I like the idea of encoding flags for selecting the default for
case/normalization -sensitiveness.  But I'm not really sure about a flag
stating support for normalized hashes.  It could be made redundant with
the feature/casefold flag itself, if we make tune2fs or similar rehash
the disk when enabling/disabling the encoding feature flag.

Feature flag is set  ->  Hash(normalization(x))
Feature flag and parent inode casefold flag are set  ->  Hash(casefold(x))

The casefold superblock flag would state whether the casefold inode
flags defaults to true or false.

> This assumes that normalization and case sensitivity are completely
> orthogonal.

I'm thinking of casefolding as a special case of the normalization
problem, just because its semantics are interesting for users.  In fact,
it could be seen as just a different normalization function, from the
implementation point of view.

So, it is not completely orthogonal per-se, but it also deserves some
special stuff attention be more useful, like being per-directory, and to
carrying its on activation flags.

> The other thing is there seems to be some debate (and Apple isn't even
> consistent over time) over what kind of normalization is considered
> "best" or "correct".  e.g., NFD, NFC, NFKD, NFKC.  And if you want to
> export the file system over APFS, it might make a difference which one
> you use.  (This is usually the point where some people will assert
> that teaching everyone in the world English really *would* be easier
> than supporting full I18N.  :-) Is this something we can or should
> consider when deciding what we want to support in Linux long-term?

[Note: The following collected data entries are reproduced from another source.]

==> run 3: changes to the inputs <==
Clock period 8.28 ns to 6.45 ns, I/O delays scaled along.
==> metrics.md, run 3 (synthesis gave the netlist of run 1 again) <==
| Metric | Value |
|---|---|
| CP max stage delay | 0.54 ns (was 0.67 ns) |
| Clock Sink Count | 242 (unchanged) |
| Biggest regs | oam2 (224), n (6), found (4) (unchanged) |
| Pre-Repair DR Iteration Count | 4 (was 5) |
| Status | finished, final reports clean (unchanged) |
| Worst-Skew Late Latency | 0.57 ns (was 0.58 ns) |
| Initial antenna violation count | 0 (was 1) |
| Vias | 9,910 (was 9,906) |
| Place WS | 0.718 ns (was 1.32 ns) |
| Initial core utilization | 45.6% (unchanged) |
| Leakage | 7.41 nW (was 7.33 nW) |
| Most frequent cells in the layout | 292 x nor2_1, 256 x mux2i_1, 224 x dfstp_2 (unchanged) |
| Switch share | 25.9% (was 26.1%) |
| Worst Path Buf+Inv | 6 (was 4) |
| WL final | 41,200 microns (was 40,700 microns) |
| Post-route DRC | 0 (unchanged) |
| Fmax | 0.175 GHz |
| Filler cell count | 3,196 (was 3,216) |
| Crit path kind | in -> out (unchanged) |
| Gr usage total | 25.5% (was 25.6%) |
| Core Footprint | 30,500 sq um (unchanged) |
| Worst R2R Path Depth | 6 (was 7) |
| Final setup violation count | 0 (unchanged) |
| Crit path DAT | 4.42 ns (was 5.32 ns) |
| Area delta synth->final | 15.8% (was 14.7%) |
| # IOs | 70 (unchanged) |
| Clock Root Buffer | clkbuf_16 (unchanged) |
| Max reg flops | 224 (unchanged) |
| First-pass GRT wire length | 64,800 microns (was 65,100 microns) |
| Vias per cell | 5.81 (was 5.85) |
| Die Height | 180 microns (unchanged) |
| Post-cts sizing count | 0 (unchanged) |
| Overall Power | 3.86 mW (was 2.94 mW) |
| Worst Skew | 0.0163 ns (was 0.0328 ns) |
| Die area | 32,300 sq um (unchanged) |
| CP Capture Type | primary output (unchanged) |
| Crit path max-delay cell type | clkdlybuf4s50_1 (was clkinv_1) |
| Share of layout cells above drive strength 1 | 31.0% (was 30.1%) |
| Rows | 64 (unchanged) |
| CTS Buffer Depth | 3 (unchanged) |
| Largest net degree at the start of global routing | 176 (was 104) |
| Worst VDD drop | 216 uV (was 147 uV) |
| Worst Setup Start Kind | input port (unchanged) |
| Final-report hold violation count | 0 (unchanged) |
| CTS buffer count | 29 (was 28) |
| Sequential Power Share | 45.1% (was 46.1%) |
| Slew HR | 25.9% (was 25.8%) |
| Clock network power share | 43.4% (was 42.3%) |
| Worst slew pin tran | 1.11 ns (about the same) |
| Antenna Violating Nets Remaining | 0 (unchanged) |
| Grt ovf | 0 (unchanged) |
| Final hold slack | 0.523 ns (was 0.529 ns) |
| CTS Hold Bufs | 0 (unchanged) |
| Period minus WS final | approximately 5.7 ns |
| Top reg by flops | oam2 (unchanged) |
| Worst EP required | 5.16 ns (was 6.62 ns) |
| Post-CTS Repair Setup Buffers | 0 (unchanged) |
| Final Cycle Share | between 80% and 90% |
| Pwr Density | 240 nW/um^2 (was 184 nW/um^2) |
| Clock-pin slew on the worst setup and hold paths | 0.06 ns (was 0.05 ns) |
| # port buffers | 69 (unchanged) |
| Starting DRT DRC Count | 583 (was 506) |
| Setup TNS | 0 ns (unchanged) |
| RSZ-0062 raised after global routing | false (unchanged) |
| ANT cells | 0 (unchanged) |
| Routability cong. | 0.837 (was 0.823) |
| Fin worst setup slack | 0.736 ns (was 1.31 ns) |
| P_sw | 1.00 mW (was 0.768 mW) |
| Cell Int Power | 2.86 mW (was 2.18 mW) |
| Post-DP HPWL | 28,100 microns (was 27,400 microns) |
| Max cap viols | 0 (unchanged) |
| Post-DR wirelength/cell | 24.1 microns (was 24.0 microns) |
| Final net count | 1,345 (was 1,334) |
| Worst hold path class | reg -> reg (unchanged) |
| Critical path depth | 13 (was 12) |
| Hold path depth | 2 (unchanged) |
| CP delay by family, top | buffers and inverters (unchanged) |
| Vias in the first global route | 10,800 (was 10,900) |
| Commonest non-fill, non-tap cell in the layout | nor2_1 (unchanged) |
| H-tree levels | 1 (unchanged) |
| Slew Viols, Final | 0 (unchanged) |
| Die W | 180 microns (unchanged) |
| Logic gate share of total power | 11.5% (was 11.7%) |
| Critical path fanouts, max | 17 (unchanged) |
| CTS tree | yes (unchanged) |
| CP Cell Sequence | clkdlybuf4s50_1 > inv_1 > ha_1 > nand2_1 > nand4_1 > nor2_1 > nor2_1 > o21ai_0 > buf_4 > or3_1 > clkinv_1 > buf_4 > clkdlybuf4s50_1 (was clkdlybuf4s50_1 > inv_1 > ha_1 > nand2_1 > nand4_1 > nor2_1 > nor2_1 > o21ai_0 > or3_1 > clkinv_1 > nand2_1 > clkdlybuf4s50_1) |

Since the implementation is normalization-preserving on-disk, isn't this
something that can be changed in the future if it is ever needed?
Provided we can rehash the dentries if we need to change the
normalization, a flag in the superblock, stating what normalization
method is used, should suffice if we ever want to support other
normalization methods.  I have to say, It is not in my plans to support
anything other than NFKD. :)

> ... and what I'm really asking is do we really want to be specifying
> whether or not normalization is a Thing as a property of the encoding,
> or a property of the file system (or object, or document) that uses
> that particular encoding?

I see normalization as an inherent property of the encoding, since, for
the user equivalent strings should mean the same thing in the natural
language.  But I see the point of filesystems wanting to ignore
normalization.  I am pending towards the permissive route, where this
can be enabled/disabled when loading a NLS charset table.  This way we
can merge utf8 and utf8n, and satisfy the normalization case, while
keeping compatibility with older users, What do you think?